Numerical design and optimization of a lead-free all-perovskite tandem solar cell using SCAPS-1D
摘要
Lead-free perovskite materials are increasingly investigated for environmentally sustainable optoelectronic and photovoltaic applications; however, their implementation in high-performance tandem solar cells remains challenging. While perovskite tandem architectures have been widely explored, systematic numerical studies of fully lead-free all-perovskite tandems remain limited, particularly from an optoelectronic device-design perspective. In this work, a comprehensive numerical design and optimization of a lead-free all-perovskite tandem solar cell is performed using the SCAPS-1D device simulator. The proposed two-terminal tandem architecture combines a wide-bandgap MAGeI₃ (1.9 eV) top sub-cell with a stabilized narrow-bandgap (FA₀.₉EA₀.₁)₀.₉₈EDA₀.₀₁SnI₃ (1.42 eV) bottom sub-cell to achieve complementary spectral absorption and efficient utilization of the solar spectrum across the visible and near-infrared regions. The individual sub-cells are first independently optimized, followed by a current-matching strategy to construct the tandem device.
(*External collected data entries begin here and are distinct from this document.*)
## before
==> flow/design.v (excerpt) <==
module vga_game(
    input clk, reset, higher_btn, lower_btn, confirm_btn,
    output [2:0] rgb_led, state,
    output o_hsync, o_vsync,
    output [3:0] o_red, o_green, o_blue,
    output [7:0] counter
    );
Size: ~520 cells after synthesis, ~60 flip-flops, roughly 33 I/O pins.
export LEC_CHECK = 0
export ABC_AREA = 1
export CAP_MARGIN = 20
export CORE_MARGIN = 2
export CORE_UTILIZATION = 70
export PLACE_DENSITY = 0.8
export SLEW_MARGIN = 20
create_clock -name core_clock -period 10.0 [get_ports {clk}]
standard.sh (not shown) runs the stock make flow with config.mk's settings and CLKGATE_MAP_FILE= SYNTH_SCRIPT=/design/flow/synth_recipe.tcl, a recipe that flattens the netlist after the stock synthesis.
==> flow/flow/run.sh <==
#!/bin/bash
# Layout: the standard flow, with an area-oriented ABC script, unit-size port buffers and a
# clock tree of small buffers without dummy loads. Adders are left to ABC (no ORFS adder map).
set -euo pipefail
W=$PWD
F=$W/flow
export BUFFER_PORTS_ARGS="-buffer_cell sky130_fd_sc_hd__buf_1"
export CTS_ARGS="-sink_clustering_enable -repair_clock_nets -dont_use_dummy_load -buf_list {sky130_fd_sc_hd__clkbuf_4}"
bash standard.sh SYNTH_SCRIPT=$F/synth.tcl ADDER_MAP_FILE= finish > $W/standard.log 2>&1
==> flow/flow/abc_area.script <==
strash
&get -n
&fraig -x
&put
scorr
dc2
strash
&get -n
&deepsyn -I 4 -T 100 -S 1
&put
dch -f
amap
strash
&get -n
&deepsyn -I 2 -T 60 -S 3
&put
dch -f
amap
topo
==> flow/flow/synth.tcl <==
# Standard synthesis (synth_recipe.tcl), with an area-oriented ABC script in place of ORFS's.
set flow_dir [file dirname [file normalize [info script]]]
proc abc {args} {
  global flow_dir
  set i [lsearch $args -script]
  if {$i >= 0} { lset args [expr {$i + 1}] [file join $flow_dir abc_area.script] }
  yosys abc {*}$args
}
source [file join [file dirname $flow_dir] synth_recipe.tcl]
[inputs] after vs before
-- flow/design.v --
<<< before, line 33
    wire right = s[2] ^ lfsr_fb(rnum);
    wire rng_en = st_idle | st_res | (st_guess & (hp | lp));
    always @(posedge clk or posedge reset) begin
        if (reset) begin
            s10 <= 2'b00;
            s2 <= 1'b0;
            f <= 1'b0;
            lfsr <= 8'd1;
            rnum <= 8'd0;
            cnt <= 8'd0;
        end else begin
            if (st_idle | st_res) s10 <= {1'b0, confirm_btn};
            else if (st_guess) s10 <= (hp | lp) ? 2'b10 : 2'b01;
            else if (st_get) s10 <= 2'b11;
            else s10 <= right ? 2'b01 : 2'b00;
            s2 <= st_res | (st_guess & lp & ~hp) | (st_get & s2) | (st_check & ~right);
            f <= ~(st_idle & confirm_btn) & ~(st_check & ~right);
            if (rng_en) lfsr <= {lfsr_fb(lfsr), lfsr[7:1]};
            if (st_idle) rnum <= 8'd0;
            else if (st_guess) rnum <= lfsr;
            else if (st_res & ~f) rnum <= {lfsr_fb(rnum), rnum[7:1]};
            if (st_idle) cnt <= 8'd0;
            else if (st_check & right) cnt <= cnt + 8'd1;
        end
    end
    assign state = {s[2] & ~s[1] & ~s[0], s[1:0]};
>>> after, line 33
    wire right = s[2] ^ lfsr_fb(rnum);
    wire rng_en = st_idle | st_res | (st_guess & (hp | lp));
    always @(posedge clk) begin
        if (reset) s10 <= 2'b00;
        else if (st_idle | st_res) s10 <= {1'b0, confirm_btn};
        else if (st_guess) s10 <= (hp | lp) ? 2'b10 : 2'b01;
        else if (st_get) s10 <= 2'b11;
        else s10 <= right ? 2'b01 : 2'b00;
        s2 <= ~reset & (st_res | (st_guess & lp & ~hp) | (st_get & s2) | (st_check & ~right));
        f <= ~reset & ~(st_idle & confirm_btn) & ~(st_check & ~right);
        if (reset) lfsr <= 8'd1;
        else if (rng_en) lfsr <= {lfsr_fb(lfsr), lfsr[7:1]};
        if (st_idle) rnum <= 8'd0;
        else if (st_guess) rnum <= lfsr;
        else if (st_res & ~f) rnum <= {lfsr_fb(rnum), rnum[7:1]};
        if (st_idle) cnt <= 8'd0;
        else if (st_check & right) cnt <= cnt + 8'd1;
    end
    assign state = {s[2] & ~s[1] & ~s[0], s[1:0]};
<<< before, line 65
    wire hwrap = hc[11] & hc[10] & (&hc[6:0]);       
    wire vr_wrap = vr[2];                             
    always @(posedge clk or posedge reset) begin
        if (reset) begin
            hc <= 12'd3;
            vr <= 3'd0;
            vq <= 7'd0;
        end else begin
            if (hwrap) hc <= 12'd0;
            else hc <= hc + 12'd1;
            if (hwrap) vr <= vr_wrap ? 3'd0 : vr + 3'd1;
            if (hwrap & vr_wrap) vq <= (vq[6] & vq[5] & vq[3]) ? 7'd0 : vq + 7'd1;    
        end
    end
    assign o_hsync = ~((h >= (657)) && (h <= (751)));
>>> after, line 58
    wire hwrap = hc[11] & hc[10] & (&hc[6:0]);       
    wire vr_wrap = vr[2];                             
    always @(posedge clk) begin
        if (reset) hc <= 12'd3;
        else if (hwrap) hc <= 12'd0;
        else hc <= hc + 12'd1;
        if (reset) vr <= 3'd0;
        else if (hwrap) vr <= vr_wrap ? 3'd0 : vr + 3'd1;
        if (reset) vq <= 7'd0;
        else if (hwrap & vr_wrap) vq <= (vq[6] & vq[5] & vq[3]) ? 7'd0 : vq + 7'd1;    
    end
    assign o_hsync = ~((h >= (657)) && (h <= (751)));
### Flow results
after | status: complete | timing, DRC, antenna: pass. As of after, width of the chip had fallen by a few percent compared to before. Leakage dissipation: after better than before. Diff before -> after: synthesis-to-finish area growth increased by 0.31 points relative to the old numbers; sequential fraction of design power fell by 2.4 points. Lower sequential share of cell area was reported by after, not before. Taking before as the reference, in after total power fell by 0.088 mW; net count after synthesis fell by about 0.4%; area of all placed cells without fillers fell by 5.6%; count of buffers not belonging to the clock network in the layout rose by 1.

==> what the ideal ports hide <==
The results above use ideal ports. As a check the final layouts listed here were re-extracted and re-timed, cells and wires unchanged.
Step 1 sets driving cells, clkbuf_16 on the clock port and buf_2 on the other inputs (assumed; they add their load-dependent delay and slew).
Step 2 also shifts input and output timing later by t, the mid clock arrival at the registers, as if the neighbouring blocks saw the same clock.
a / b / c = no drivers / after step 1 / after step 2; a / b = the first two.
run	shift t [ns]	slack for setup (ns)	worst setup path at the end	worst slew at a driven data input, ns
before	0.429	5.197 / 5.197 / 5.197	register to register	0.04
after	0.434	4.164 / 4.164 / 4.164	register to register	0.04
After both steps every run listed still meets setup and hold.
What follows belongs to an exercise in optimizing a design on an open flow for small area; a production flow would make more cautious choices. At most, simulation tests tie the RTL to the original design; equivalence was not proved. Power and IR drop assume default switching activity.

==> inputs of run a <==
==> flow/design.v (excerpt) <==
module alu_design #(parameter W = 8)(
    input clk, rst, mode, ce, cin,
    input [1:0] inp_valid,
    input [7:0] opa, opb,
    input [3:0] cmd,
    output err, ov, cout, g, l, e,
    output reg [15:0] res
);
Settings: LEC_CHECK=0, CAP_MARGIN=20, CORE_MARGIN=2, CORE_UTILIZATION=60, CTS_BUF_LIST=sky130_fd_sc_hd__clkbuf_8, GPL_TIMING_DRIVEN=0, SLEW_MARGIN=20, SYNTH_HIERARCHICAL=1; clock period 7.0 ns.
standard.sh (not shown) runs the stock make flow with config.mk's settings and CLKGATE_MAP_FILE= SYNTH_SCRIPT=/design/flow/synth_recipe.tcl, a recipe that flattens the netlist after the stock synthesis.
==> flow/flow/run.sh <==
#!/bin/bash
# Standard ORFS layout with these changes:
#  - synthesis maps logic with an area-oriented ABC script (flow/synth.tcl)
#  - port buffers use the smallest buffer cell
#  - clock tree: large sink clusters and no dummy loads
set -euo pipefail
F="$PWD/flow"
bash standard.sh SYNTH_SCRIPT="$F/synth.tcl" \
  "BUFFER_PORTS_ARGS=-buffer_cell sky130_fd_sc_hd__buf_1" \
  "CTS_ARGS=-sink_clustering_enable -repair_clock_nets -dont_use_dummy_load -buf_list sky130_fd_sc_hd__clkbuf_8 -sink_clustering_size 50 -sink_clustering_max_diameter 300" \
  finish > standard.log 2>&1
==> flow/flow/area.abc <==
strash
&get -n
&deepsyn -I 10 -J 50
&put
dch -f
amap
topo
stime -c
dnsize -c
==> flow/flow/synth.tcl <==
# synth_recipe.tcl with one change: the final technology mapping uses the
# area-oriented ABC script beside this file instead of ORFS's speed script.
proc synth {args} { yosys synth -nofsm -noshare {*}$args }
set ::area_abc_script [file join [file dirname [file normalize [info script]]] area.abc]
proc abc {args} {
  set i [lsearch $args -script]
  if {$i >= 0} { lset args [expr {$i + 1}] $::area_abc_script }
  yosys abc {*}$args
}
source $::env(SCRIPTS_DIR)/synth.tcl
# left out here: clear keep_hierarchy, flatten, clean up, hide names made inside functions, write 1_2_yosys.v
==> run b: changes against run a <==
--- a/flow/design.v
+++ b/flow/design.v
@@ -1,18 +1,18 @@
 module alu_design #(parameter W = 8)(
     input clk, rst, mode, ce, cin,
     input [1:0] inp_valid,
     input [7:0] opa, opb,
     input [3:0] cmd,
     output err, ov, cout, g, l, e,
     output reg [15:0] res
 );
-localparam F_NONE = 3'd0, F_COUT = 3'd1, F_OV = 3'd2, F_ERR = 3'd3,
-           F_L = 3'd4, F_G = 3'd5, F_E = 3'd6;
+localparam F_NONE = 3'd0, F_COUT = 3'd1, F_OV = 3'd2, F_G = 3'd3,
+           F_L = 3'd4, F_E = 3'd5, F_ERR = 3'd6;
 wire [7:0] a = opa, b = opb;
 wire v01 = ~inp_valid[1] &  inp_valid[0];
 wire v10 =  inp_valid[1] & ~inp_valid[0];
 wire v11 =  inp_valid[1] &  inp_valid[0];
 wire [3:0] k = cmd;
 wire o_inc  = mode & ((v01 & k == 4'd4) | (v10 & k == 4'd6));
 wire o_dec  = mode & ((v01 & k == 4'd5) | (v10 & k == 4'd7));
 wire o_add  = mode & v11 & (k == 4'd0 | k == 4'd2);
@@ -95,25 +95,25 @@
 wire y_b   = o_minc | o_mshl;
 wire y_oh  = o_rol | o_ror;
 wire y_one = ~(o_err | o_cmp | y_b | y_oh | o_shr);
 wire [7:0] n_y = ({8{y_b}} & (binc[7:0] | {binc[8], 7'd0})) |
                  ({8{y_oh}} & oh) | {o_shr, 6'd0, y_one};
 wire [7:0] n_x = sum | {o_minc & c8 & ~binc[8], 7'd0};
 wire n_s    = o_mshl | o_shl | o_ror | (o_minc & (c8 | binc[8]));
 wire n_fold = o_rol | o_ror | o_shr;
-wire ovs = o_sadd ? ((a[7] & b[7] & ~sum[7] & |{a[6:0], b[6:0]}) | (~a[7] & ~b[7] & sum[7])) :
+wire ovs = o_sadd ? ((a[7] & b[7] & ~sum[7] & ~sum_zero) | (~a[7] & ~b[7] & sum[7])) :
                     ((~a[7] & (|a) & b[7] & sum[7]) | (a[7] & ~b[7] & ~sum[7]));
 wire n_hiff = (o_dec | o_sub) & ~c8 |
               (o_sadd | o_ssub) & (a[7] ^ b[7] ^ o_ssub ^ c8) |
               (o_lnorm & k[0]) | o_nota | o_notb | o_shr;
-wire [2:0] n_fc = {o_cmp,
-                   o_cmp ? sum_zero :
-                       (o_err | ((o_dec | o_sub) & ~c8) | ((o_sadd | o_ssub) & ovs)),
-                   o_cmp ? c8 & ~sum_zero : (o_err | ((o_inc | o_add) & c8))};
+wire [2:0] n_fc = o_err ? F_ERR :
+                  o_cmp ? (sum_zero ? F_E : (c8 ? F_G : F_L)) :
+                  ((o_inc | o_add) & c8) ? F_COUT :
+                  (((o_dec | o_sub) & ~c8) | ((o_sadd | o_ssub) & ovs)) ? F_OV : F_NONE;
 reg [7:0] x;
 reg [7:0] y;
 reg       s, fold, hiff;
 reg [2:0] fc;
 always @(posedge clk)
     if (ce) x <= n_x;
 always @(posedge clk or posedge rst) begin
     if (rst) begin
@@ -297,17 +297,17 @@
   alu_fa u_fs53 (.a(fc39), .b(fs40), .c(fc52), .s(fs53), .co(fc53));
   wire fs54, fc54;
   alu_fa u_fs54 (.a(fc40), .b(fs41), .c(fc53), .s(fs54), .co(fc54));
   wire fs55, fc55;
   alu_fa u_fs55 (.a(fc41), .b(pp7_7), .c(fc54), .s(fs55), .co(fc55));
   assign m = ~{fc55, fs55, fs54, fs53, fs52, fs51, fs50, fs49, fs48, fs47, fs46, fs45, fs44, fs43, hs42, pp0_0};
 wire [15:0] ms = s ? {m[14:0], 1'b0} : m;
 wire [7:0]  hi = (hiff ? {8{~fold}} : ms[15:8]) | {7'd0, fc == F_COUT};
-wire [7:0]  lo = ms[7:0] | ({8{fold}} & {s & m[14], ms[14:8]});
+wire [7:0]  lo = fold ? (ms[7:0] | ms[15:8]) : ms[7:0];
 reg [2:0] fc2;
 always @(posedge clk or posedge rst) begin
     if (rst) begin
         res <= 0; fc2 <= F_NONE;
     end else if (ce) begin
         res <= {hi, lo}; fc2 <= fc;
     end
 end
==> flow/flow/run.sh (replaced) <==
#!/bin/bash
# Standard ORFS layout with two changes:
#  - synthesis maps logic with an area-oriented ABC script (flow/synth.tcl)
#  - port buffers use the smallest buffer cell
set -euo pipefail
F="$PWD/flow"
bash standard.sh SYNTH_SCRIPT="$F/synth.tcl" \
  "BUFFER_PORTS_ARGS=-buffer_cell sky130_fd_sc_hd__buf_1" finish > standard.log 2>&1
Settings changed: CORE_UTILIZATION 60 to 40.
==> run c: changes against run a <==
--- a/flow/design.v
+++ b/flow/design.v
@@ -1,18 +1,18 @@
 module alu_design #(parameter W = 8)(
     input clk, rst, mode, ce, cin,
     input [1:0] inp_valid,
     input [7:0] opa, opb,
     input [3:0] cmd,
     output err, ov, cout, g, l, e,
     output reg [15:0] res
 );
-localparam F_NONE = 3'd0, F_COUT = 3'd1, F_OV = 3'd2, F_ERR = 3'd3,
-           F_L = 3'd4, F_G = 3'd5, F_E = 3'd6;
+localparam F_NONE = 3'd0, F_COUT = 3'd1, F_OV = 3'd2, F_G = 3'd3,
+           F_L = 3'd4, F_E = 3'd5, F_ERR = 3'd6;
 wire [7:0] a = opa, b = opb;
 wire v01 = ~inp_valid[1] &  inp_valid[0];
 wire v10 =  inp_valid[1] & ~inp_valid[0];
 wire v11 =  inp_valid[1] &  inp_valid[0];
 wire [3:0] k = cmd;
 wire o_inc  = mode & ((v01 & k == 4'd4) | (v10 & k == 4'd6));
 wire o_dec  = mode & ((v01 & k == 4'd5) | (v10 & k == 4'd7));
 wire o_add  = mode & v11 & (k == 4'd0 | k == 4'd2);
@@ -95,25 +95,25 @@
 wire y_b   = o_minc | o_mshl;
 wire y_oh  = o_rol | o_ror;
 wire y_one = ~(o_err | o_cmp | y_b | y_oh | o_shr);
 wire [7:0] n_y = ({8{y_b}} & (binc[7:0] | {binc[8], 7'd0})) |
                  ({8{y_oh}} & oh) | {o_shr, 6'd0, y_one};
 wire [7:0] n_x = sum | {o_minc & c8 & ~binc[8], 7'd0};
 wire n_s    = o_mshl | o_shl | o_ror | (o_minc & (c8 | binc[8]));
 wire n_fold = o_rol | o_ror | o_shr;
-wire ovs = o_sadd ? ((a[7] & b[7] & ~sum[7] & |{a[6:0], b[6:0]}) | (~a[7] & ~b[7] & sum[7])) :
+wire ovs = o_sadd ? ((a[7] & b[7] & ~sum[7] & ~sum_zero) | (~a[7] & ~b[7] & sum[7])) :
                     ((~a[7] & (|a) & b[7] & sum[7]) | (a[7] & ~b[7] & ~sum[7]));
 wire n_hiff = (o_dec | o_sub) & ~c8 |
               (o_sadd | o_ssub) & (a[7] ^ b[7] ^ o_ssub ^ c8) |
               (o_lnorm & k[0]) | o_nota | o_notb | o_shr;
-wire [2:0] n_fc = {o_cmp,
-                   o_cmp ? sum_zero :
-                       (o_err | ((o_dec | o_sub) & ~c8) | ((o_sadd | o_ssub) & ovs)),
-                   o_cmp ? c8 & ~sum_zero : (o_err | ((o_inc | o_add) & c8))};
+wire [2:0] n_fc = o_err ? F_ERR :
+                  o_cmp ? (sum_zero ? F_E : (c8 ? F_G : F_L)) :
+                  ((o_inc | o_add) & c8) ? F_COUT :
+                  (((o_dec | o_sub) & ~c8) | ((o_sadd | o_ssub) & ovs)) ? F_OV : F_NONE;
 reg [7:0] x;
 reg [7:0] y;
 reg       s, fold, hiff;
 reg [2:0] fc;
 always @(posedge clk)
     if (ce) x <= n_x;
 always @(posedge clk or posedge rst) begin
     if (rst) begin
@@ -297,17 +297,17 @@
   alu_fa u_fs53 (.a(fc39), .b(fs40), .c(fc52), .s(fs53), .co(fc53));
   wire fs54, fc54;
   alu_fa u_fs54 (.a(fc40), .b(fs41), .c(fc53), .s(fs54), .co(fc54));
   wire fs55, fc55;
   alu_fa u_fs55 (.a(fc41), .b(pp7_7), .c(fc54), .s(fs55), .co(fc55));
   assign m = ~{fc55, fs55, fs54, fs53, fs52, fs51, fs50, fs49, fs48, fs47, fs46, fs45, fs44, fs43, hs42, pp0_0};
 wire [15:0] ms = s ? {m[14:0], 1'b0} : m;
 wire [7:0]  hi = (hiff ? {8{~fold}} : ms[15:8]) | {7'd0, fc == F_COUT};
-wire [7:0]  lo = ms[7:0] | ({8{fold}} & {s & m[14], ms[14:8]});
+wire [7:0]  lo = fold ? (ms[7:0] | ms[15:8]) : ms[7:0];
 reg [2:0] fc2;
 always @(posedge clk or posedge rst) begin
     if (rst) begin
         res <= 0; fc2 <= F_NONE;
     end else if (ce) begin
         res <= {hi, lo}; fc2 <= fc;
     end
 end
==> flow/flow/run.sh (replaced) <==
#!/bin/bash
# Standard ORFS layout with two changes:
#  - synthesis maps logic with an area-oriented ABC script (flow/synth.tcl)
#  - port buffers use the smallest buffer cell
set -euo pipefail
F="$PWD/flow"
bash standard.sh SYNTH_SCRIPT="$F/synth.tcl" \
  "BUFFER_PORTS_ARGS=-buffer_cell sky130_fd_sc_hd__buf_1" finish > standard.log 2>&1
==> flow/flow/area.abc (replaced) <==
strash
dc2
dch -f
amap
topo
stime -c
dnsize -c
Settings changed: CORE_UTILIZATION 60 to 75.
==> run d: changes against run a <==
--- a/flow/design.v
+++ b/flow/design.v
@@ -1,18 +1,18 @@
 module alu_design #(parameter W = 8)(
     input clk, rst, mode, ce, cin,
     input [1:0] inp_valid,
     input [7:0] opa, opb,
     input [3:0] cmd,
     output err, ov, cout, g, l, e,
     output reg [15:0] res
 );
-localparam F_NONE = 3'd0, F_COUT = 3'd1, F_OV = 3'd2, F_ERR = 3'd3,
-           F_L = 3'd4, F_G = 3'd5, F_E = 3'd6;
+localparam F_NONE = 3'd0, F_COUT = 3'd1, F_OV = 3'd2, F_G = 3'd3,
+           F_L = 3'd4, F_E = 3'd5, F_ERR = 3'd6;
 wire [7:0] a = opa, b = opb;
 wire v01 = ~inp_valid[1] &  inp_valid[0];
 wire v10 =  inp_valid[1] & ~inp_valid[0];
 wire v11 =  inp_valid[1] &  inp_valid[0];
 wire [3:0] k = cmd;
 wire o_inc  = mode & ((v01 & k == 4'd4) | (v10 & k == 4'd6));
 wire o_dec  = mode & ((v01 & k == 4'd5) | (v10 & k == 4'd7));
 wire o_add  = mode & v11 & (k == 4'd0 | k == 4'd2);
@@ -95,25 +95,25 @@
 wire y_b   = o_minc | o_mshl;
 wire y_oh  = o_rol | o_ror;
 wire y_one = ~(o_err | o_cmp | y_b | y_oh | o_shr);
 wire [7:0] n_y = ({8{y_b}} & (binc[7:0] | {binc[8], 7'd0})) |
                  ({8{y_oh}} & oh) | {o_shr, 6'd0, y_one};
 wire [7:0] n_x = sum | {o_minc & c8 & ~binc[8], 7'd0};
 wire n_s    = o_mshl | o_shl | o_ror | (o_minc & (c8 | binc[8]));
 wire n_fold = o_rol | o_ror | o_shr;
-wire ovs = o_sadd ? ((a[7] & b[7] & ~sum[7] & |{a[6:0], b[6:0]}) | (~a[7] & ~b[7] & sum[7])) :
+wire ovs = o_sadd ? ((a[7] & b[7] & ~sum[7] & ~sum_zero) | (~a[7] & ~b[7] & sum[7])) :
                     ((~a[7] & (|a) & b[7] & sum[7]) | (a[7] & ~b[7] & ~sum[7]));
 wire n_hiff = (o_dec | o_sub) & ~c8 |
               (o_sadd | o_ssub) & (a[7] ^ b[7] ^ o_ssub ^ c8) |
               (o_lnorm & k[0]) | o_nota | o_notb | o_shr;
-wire [2:0] n_fc = {o_cmp,
-                   o_cmp ? sum_zero :
-                       (o_err | ((o_dec | o_sub) & ~c8) | ((o_sadd | o_ssub) & ovs)),
-                   o_cmp ? c8 & ~sum_zero : (o_err | ((o_inc | o_add) & c8))};
+wire [2:0] n_fc = o_err ? F_ERR :
+                  o_cmp ? (sum_zero ? F_E : (c8 ? F_G : F_L)) :
+                  ((o_inc | o_add) & c8) ? F_COUT :
+                  (((o_dec | o_sub) & ~c8) | ((o_sadd | o_ssub) & ovs)) ? F_OV : F_NONE;
 reg [7:0] x;
 reg [7:0] y;
 reg       s, fold, hiff;
 reg [2:0] fc;
 always @(posedge clk)
     if (ce) x <= n_x;
 always @(posedge clk or posedge rst) begin
     if (rst) begin
@@ -297,17 +297,17 @@
   alu_fa u_fs53 (.a(fc39), .b(fs40), .c(fc52), .s(fs53), .co(fc53));
   wire fs54, fc54;
   alu_fa u_fs54 (.a(fc40), .b(fs41), .c(fc53), .s(fs54), .co(fc54));
   wire fs55, fc55;
   alu_fa u_fs55 (.a(fc41), .b(pp7_7), .c(fc54), .s(fs55), .co(fc55));
   assign m = ~{fc55, fs55, fs54, fs53, fs52, fs51, fs50, fs49, fs48, fs47, fs46, fs45, fs44, fs43, hs42, pp0_0};
 wire [15:0] ms = s ? {m[14:0], 1'b0} : m;
 wire [7:0]  hi = (hiff ? {8{~fold}} : ms[15:8]) | {7'd0, fc == F_COUT};
-wire [7:0]  lo = ms[7:0] | ({8{fold}} & {s & m[14], ms[14:8]});
+wire [7:0]  lo = fold ? (ms[7:0] | ms[15:8]) : ms[7:0];
 reg [2:0] fc2;
 always @(posedge clk or posedge rst) begin
     if (rst) begin
         res <= 0; fc2 <= F_NONE;
     end else if (ce) begin
         res <= {hi, lo}; fc2 <= fc;
     end
 end
==> flow/flow/run.sh (replaced) <==
#!/bin/bash
# Standard ORFS layout with two changes:
#  - synthesis maps logic with an area-oriented ABC script (flow/synth.tcl)
#  - port buffers use the smallest buffer cell
set -euo pipefail
F="$PWD/flow"
bash standard.sh SYNTH_SCRIPT="$F/synth.tcl" \
  "BUFFER_PORTS_ARGS=-buffer_cell sky130_fd_sc_hd__buf_1" finish > standard.log 2>&1
==> flow/flow/area.abc (replaced) <==
strash
dc2
dch -f
amap
topo
stime -c
dnsize -c
==> notes <==
- Run a ran to the end with no violations. Run b went through all stages and came out clean. Run d finished with timing, DRC and antenna clean. Run c produced a layout that fails on setup timing.
- Total power: run d is larger than run b (1.3%).
- Sequential cell count is the same in run d and run b.
- Critical path depth, lowest first: run a, run c, run d, run b.
- Setup slack, highest first: run b, run d, run a, run c.
- Of run d and run c, run d has the higher register-to-register slack (gap 330 ps).
- Synthesized cell count is the same in run c and run d.
- Cell area, lowest first: run a, run b, run d, run c.
- The lowest global-route usage belongs to run b, the highest to run c.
The study provides optoelectronic device-level insights through a systematic analysis of absorber thickness, bulk defect density, energy-band alignment, charge-transport-layer energetics, back-contact work-function requirements, and operating temperature. Under optimized and idealized simulation conditions, the tandem device attains an upper-bound power conversion efficiency of 36.67%, with an open-circuit voltage of 2.96 V, a matched current density of 15.22 mA cm⁻², and a fill factor of 81.4%. In addition, the device exhibits strong thermal resilience, maintaining efficiencies above 30% at elevated operating temperatures up to 450 K. The results establish quantitative optoelectronic performance limits and practical design constraints for lead-free all-perovskite tandem solar cells, providing guidance for future experimental development of sustainable tandem photovoltaic devices.